(Dataset extract Opens)

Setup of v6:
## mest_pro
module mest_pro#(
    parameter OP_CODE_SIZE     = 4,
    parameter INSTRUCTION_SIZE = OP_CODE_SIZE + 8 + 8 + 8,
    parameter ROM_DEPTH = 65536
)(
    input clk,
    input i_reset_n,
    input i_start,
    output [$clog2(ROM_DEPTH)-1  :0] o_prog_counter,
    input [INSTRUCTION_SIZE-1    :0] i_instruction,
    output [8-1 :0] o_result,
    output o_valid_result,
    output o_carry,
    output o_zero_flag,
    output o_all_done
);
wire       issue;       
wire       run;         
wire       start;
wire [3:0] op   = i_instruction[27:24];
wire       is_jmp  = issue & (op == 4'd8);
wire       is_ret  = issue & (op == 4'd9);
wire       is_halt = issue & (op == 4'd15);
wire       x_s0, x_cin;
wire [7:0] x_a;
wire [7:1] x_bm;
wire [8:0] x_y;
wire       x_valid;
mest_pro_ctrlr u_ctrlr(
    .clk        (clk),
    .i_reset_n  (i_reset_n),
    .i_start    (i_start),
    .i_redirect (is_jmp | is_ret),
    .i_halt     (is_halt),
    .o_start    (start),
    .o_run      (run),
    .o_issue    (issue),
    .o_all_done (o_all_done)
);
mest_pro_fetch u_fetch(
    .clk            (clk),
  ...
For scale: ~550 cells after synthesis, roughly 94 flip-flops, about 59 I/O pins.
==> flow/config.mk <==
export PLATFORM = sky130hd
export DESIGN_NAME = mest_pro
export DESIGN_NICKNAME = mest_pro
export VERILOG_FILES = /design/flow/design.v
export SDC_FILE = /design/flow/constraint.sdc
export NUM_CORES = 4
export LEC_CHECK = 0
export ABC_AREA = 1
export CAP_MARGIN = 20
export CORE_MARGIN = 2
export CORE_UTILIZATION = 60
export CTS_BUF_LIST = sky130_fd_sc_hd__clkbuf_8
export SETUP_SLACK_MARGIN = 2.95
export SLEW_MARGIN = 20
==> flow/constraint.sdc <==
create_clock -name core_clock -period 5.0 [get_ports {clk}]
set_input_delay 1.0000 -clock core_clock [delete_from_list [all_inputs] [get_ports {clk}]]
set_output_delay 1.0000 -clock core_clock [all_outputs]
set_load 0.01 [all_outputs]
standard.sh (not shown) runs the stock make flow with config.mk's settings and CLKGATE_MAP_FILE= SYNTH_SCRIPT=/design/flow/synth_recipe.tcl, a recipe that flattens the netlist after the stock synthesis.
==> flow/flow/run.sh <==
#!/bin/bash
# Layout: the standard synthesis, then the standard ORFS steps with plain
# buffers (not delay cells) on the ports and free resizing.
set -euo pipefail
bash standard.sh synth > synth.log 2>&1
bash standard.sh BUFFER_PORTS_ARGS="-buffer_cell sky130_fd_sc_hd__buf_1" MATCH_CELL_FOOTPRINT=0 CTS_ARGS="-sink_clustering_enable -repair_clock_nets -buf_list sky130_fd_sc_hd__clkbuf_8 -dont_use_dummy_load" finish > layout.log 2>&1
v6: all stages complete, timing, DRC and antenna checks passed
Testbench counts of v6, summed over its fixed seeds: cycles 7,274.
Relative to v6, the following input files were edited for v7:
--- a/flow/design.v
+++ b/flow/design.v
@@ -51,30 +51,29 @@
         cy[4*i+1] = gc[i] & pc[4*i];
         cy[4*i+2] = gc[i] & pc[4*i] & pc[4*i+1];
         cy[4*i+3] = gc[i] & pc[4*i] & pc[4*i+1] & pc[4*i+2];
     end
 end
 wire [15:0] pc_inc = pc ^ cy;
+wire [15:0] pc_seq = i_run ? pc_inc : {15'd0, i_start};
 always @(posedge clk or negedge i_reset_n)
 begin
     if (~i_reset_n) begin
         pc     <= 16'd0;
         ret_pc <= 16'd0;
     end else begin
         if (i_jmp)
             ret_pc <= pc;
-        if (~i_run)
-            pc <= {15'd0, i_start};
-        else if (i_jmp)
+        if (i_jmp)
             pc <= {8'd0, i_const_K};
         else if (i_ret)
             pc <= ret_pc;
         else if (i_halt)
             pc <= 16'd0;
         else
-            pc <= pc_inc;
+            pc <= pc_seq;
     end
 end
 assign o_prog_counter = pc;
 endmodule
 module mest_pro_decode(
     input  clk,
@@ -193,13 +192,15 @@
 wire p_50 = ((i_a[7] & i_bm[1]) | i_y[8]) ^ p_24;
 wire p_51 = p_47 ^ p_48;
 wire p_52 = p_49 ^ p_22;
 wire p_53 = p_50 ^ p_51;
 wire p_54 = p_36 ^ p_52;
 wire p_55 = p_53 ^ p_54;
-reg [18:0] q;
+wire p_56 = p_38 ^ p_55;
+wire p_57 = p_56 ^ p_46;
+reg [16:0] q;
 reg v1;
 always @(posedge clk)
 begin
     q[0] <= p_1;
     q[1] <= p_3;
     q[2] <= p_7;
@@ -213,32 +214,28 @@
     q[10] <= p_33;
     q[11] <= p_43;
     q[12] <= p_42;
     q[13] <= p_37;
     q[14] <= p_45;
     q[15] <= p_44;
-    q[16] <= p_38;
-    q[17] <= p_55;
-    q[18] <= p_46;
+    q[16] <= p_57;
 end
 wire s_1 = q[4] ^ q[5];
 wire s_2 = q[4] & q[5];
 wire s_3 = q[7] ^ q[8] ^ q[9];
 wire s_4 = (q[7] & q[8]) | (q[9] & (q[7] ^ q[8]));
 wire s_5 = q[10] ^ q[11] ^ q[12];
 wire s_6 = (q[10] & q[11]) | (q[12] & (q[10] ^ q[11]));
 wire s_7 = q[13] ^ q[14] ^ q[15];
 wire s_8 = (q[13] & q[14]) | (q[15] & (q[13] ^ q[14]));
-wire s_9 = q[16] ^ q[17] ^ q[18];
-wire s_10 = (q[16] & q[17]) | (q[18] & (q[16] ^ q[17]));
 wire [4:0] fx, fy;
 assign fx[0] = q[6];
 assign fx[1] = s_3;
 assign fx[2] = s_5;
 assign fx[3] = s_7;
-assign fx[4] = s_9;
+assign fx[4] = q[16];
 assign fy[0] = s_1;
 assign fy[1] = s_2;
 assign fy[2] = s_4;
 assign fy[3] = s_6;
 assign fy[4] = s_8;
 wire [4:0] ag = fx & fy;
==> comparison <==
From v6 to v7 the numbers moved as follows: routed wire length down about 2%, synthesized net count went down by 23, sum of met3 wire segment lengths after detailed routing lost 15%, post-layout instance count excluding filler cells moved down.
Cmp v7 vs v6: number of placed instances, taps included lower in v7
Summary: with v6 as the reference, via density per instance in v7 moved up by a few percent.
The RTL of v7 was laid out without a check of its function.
Context: an optimization exercise on an open-source flow, tuned for small area, a short achievable clock period and few clock cycles per item. The choices shown serve that exercise and are no tape-out recipe.

## complex_multiplier
module complex_multiplier #(
    parameter INT_WIDTH = 8,
    parameter FRAC_WIDTH = 8
) (
    input wire clk,
    input wire rst,
    input wire signed [INT_WIDTH+FRAC_WIDTH-1:0] a_real,
    input wire signed [INT_WIDTH+FRAC_WIDTH-1:0] a_imag,
    input wire signed [INT_WIDTH+FRAC_WIDTH-1:0] b_real,
    input wire signed [INT_WIDTH+FRAC_WIDTH-1:0] b_imag,
    output wire signed [INT_WIDTH+FRAC_WIDTH-1:0] out_real,
    output wire signed [INT_WIDTH+FRAC_WIDTH-1:0] out_imag,
    input wire start,
    output reg done
);
  wire one1 = b_real[0] ^ 1'b0;
  wire two2 = (b_real[1] & ~b_real[0] & ~1'b0) | (~b_real[1] & b_real[0] & 1'b0);
  wire one3 = b_real[2] ^ b_real[1];
  wire two4 = (b_real[3] & ~b_real[2] & ~b_real[1]) | (~b_real[3] & b_real[2] & b_real[1]);
  wire one5 = b_real[4] ^ b_real[3];
  wire two6 = (b_real[5] & ~b_real[4] & ~b_real[3]) | (~b_real[5] & b_real[4] & b_real[3]);
  wire one7 = b_real[6] ^ b_real[5];
  wire two8 = (b_real[7] & ~b_real[6] & ~b_real[5]) | (~b_real[7] & b_real[6] & b_real[5]);
  wire one9 = b_real[8] ^ b_real[7];
  wire two10 = (b_real[9] & ~b_real[8] & ~b_real[7]) | (~b_real[9] & b_real[8] & b_real[7]);
  wire one11 = b_real[10] ^ b_real[9];
  wire two12 = (b_real[11] & ~b_real[10] & ~b_real[9]) | (~b_real[11] & b_real[10] & b_real[9]);
  wire one13 = b_real[12] ^ b_real[11];
  wire two14 = (b_real[13] & ~b_real[12] & ~b_real[11]) | (~b_real[13] & b_real[12] & b_real[11]);
  wire one15 = b_real[14] ^ b_real[13];
  wire two16 = (b_real[15] & ~b_real[14] & ~b_real[13]) | (~b_real[15] & b_real[14] & b_real[13]);
  wire one17 = b_imag[0] ^ 1'b0;
  ...
For scale: ~29000 um2 of cells after synthesis.
Settings: LEC_CHECK=0, CAP_MARGIN=20, CORE_MARGIN=2, CORE_UTILIZATION=40, SLEW_MARGIN=20; clock period 10.0 ns.
run.sh (not shown) runs the stock make flow with config.mk's settings and CLKGATE_MAP_FILE= SYNTH_SCRIPT=/design/flow/synth_recipe.tcl, a recipe that flattens the netlist after the stock synthesis.
==> next run, changes <==
--- a/flow/design.v
+++ b/flow/design.v
@@ -1,23 +1,23 @@
 module complex_multiplier #(
     parameter INT_WIDTH = 8,
     parameter FRAC_WIDTH = 8
 ) (
     input wire clk,
     input wire rst,
     input wire signed [INT_WIDTH+FRAC_WIDTH-1:0] a_real,
     input wire signed [INT_WIDTH+FRAC_WIDTH-1:0] a_imag,
     input wire signed [INT_WIDTH+FRAC_WIDTH-1:0] b_real,
     input wire signed [INT_WIDTH+FRAC_WIDTH-1:0] b_imag,
-    output wire signed [INT_WIDTH+FRAC_WIDTH-1:0] out_real,
-    output wire signed [INT_WIDTH+FRAC_WIDTH-1:0] out_imag,
+    output reg signed [INT_WIDTH+FRAC_WIDTH-1:0] out_real,
+    output reg signed [INT_WIDTH+FRAC_WIDTH-1:0] out_imag,
     input wire start,
     output reg done
 );
   wire one1 = b_real[0] ^ 1'b0;
   wire two2 = (b_real[1] & ~b_real[0] & ~1'b0) | (~b_real[1] & b_real[0] & 1'b0);
   wire one3 = b_real[2] ^ b_real[1];
   wire two4 = (b_real[3] & ~b_real[2] & ~b_real[1]) | (~b_real[3] & b_real[2] & b_real[1]);
   wire one5 = b_real[4] ^ b_real[3];
   wire two6 = (b_real[5] & ~b_real[4] & ~b_real[3]) | (~b_real[5] & b_real[4] & b_real[3]);
   wire one7 = b_real[6] ^ b_real[5];
   wire two8 = (b_real[7] & ~b_real[6] & ~b_real[5]) | (~b_real[7] & b_real[6] & b_real[5]);
@@ -1433,28 +1433,20 @@
   wire c1414 = (s1343 & c1380) | (s1343 & s1381) | (c1380 & s1381);
   wire s1415 = s1347 ^ c1382 ^ s1383;
   wire c1416 = (s1347 & c1382) | (s1347 & s1383) | (c1382 & s1383);
   wire s1417 = s1351 ^ c1384 ^ s1385;
   wire c1418 = (s1351 & c1384) | (s1351 & s1385) | (c1384 & s1385);
   wire s1419 = c1352 ^ s1387 ^ c1386;
   wire c1420 = (c1352 & s1387) | (c1352 & c1386) | (s1387 & c1386);
   always @(posedge clk or posedge rst) begin
     if (rst) done <= 1'b0;
     else done <= start;
   end
-  wire [15:0] re_d0 = {c736, c734, c732, c730, c728, c726, c724, c722, c720, c718, c716, c714, c712, c710, c708, s707};
-  reg [15:0] re_q0;
-  wire [15:0] re_d1 = {s737, s735, s733, s731, s729, s727, s725, s723, s721, s719, s717, s715, s713, s711, s709, s675};
-  reg [15:0] re_q1;
-  wire [15:0] im_d0 = {c1418, c1416, c1414, c1412, c1410, c1408, c1406, c1404, c1402, c1400, c1398, c1396, c1394, c1392, c1390, s1389};
-  reg [15:0] im_q0;
-  wire [15:0] im_d1 = {s1419, s1417, s1415, s1413, s1411, s1409, s1407, s1405, s1403, s1401, s1399, s1397, s1395, s1393, s1391, s1357};
-  reg [15:0] im_q1;
+  wire [15:0] re_r0 = {c736, c734, c732, c730, c728, c726, c724, c722, c720, c718, c716, c714, c712, c710, c708, s707};
+  wire [15:0] re_r1 = {s737, s735, s733, s731, s729, s727, s725, s723, s721, s719, s717, s715, s713, s711, s709, s675};
+  wire [15:0] im_r0 = {c1418, c1416, c1414, c1412, c1410, c1408, c1406, c1404, c1402, c1400, c1398, c1396, c1394, c1392, c1390, s1389};
+  wire [15:0] im_r1 = {s1419, s1417, s1415, s1413, s1411, s1409, s1407, s1405, s1403, s1401, s1399, s1397, s1395, s1393, s1391, s1357};
   always @(posedge clk) begin
-    re_q0 <= re_d0;
-    re_q1 <= re_d1;
-    im_q0 <= im_d0;
-    im_q1 <= im_d1;
+    out_real <= re_r0 + re_r1;
+    out_imag <= im_r0 + im_r1;
   end
-  assign out_real = re_q0 + re_q1;
-  assign out_imag = im_q0 + im_q1;
 endmodule
- The new run completed with no timing, DRC or antenna violations
- die area decreases by about 5%
- worst setup slack is worse by 1.4 ns
- via count decreases by 4.6%
- area after synthesis decreases by 5.3%
- fmax decreases by 16%
- wire length decreases by 2.8%
No run of this note included a check of the RTL's function; only the layout flow was run.

[re-timing with driven ports]
How much do the figures lean on ideal ports? The routed layouts below were timed once more, with nothing changed but the port constraints.
Step 1 sets driving cells, clkbuf_16 on the clock port and buf_2 on the other inputs (assumed; they add their load-dependent delay and slew).
Step 2, shift: input delay + t, output delay - t, t = (earliest + latest rising clock arrival at the registers) / 2. This alone moves slack from input paths to output paths.
a / b / c = no drivers / after step 1 / after step 2; a / b = the first two.
| run | t (ns) | slack for setup (ns) | worst data-port slew with drivers (ns) | pins driven straight from the clock port |
|---|---|---|---|---|
| the first run | 0.445 | 2.293 / 2.312 / 1.868 | 0.07 | 1 |
| the second run | 0.353 | 0.864 / 0.895 / 0.541 | 0.19 | 1 |
After both steps setup and hold are still met in every run listed. For the first run, which loses most, drivers alone change the setup slack by +0.019 ns; drivers and shift together by -0.425 ns.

(Dataset extract Closes)

■ Task prompt ■
There is a line with "set_output_delay 1.0000 -clock" and a line with "finish > layout.log 2>&1" above. Copy exactly those two lines and all lines between them, with nothing else.

■ Finished exercise ■
set_output_delay 1.0000 -clock core_clock [all_outputs]
set_load 0.01 [all_outputs]
standard.sh (not shown) runs the stock make flow with config.mk's settings and CLKGATE_MAP_FILE= SYNTH_SCRIPT=/design/flow/synth_recipe.tcl, a recipe that flattens the netlist after the stock synthesis.
==> flow/flow/run.sh <==
#!/bin/bash
# Layout: the standard synthesis, then the standard ORFS steps with plain
# buffers (not delay cells) on the ports and free resizing.
set -euo pipefail
bash standard.sh synth > synth.log 2>&1
bash standard.sh BUFFER_PORTS_ARGS="-buffer_cell sky130_fd_sc_hd__buf_1" MATCH_CELL_FOOTPRINT=0 CTS_ARGS="-sink_clustering_enable -repair_clock_nets -buf_list sky130_fd_sc_hd__clkbuf_8 -dont_use_dummy_load" finish > layout.log 2>&1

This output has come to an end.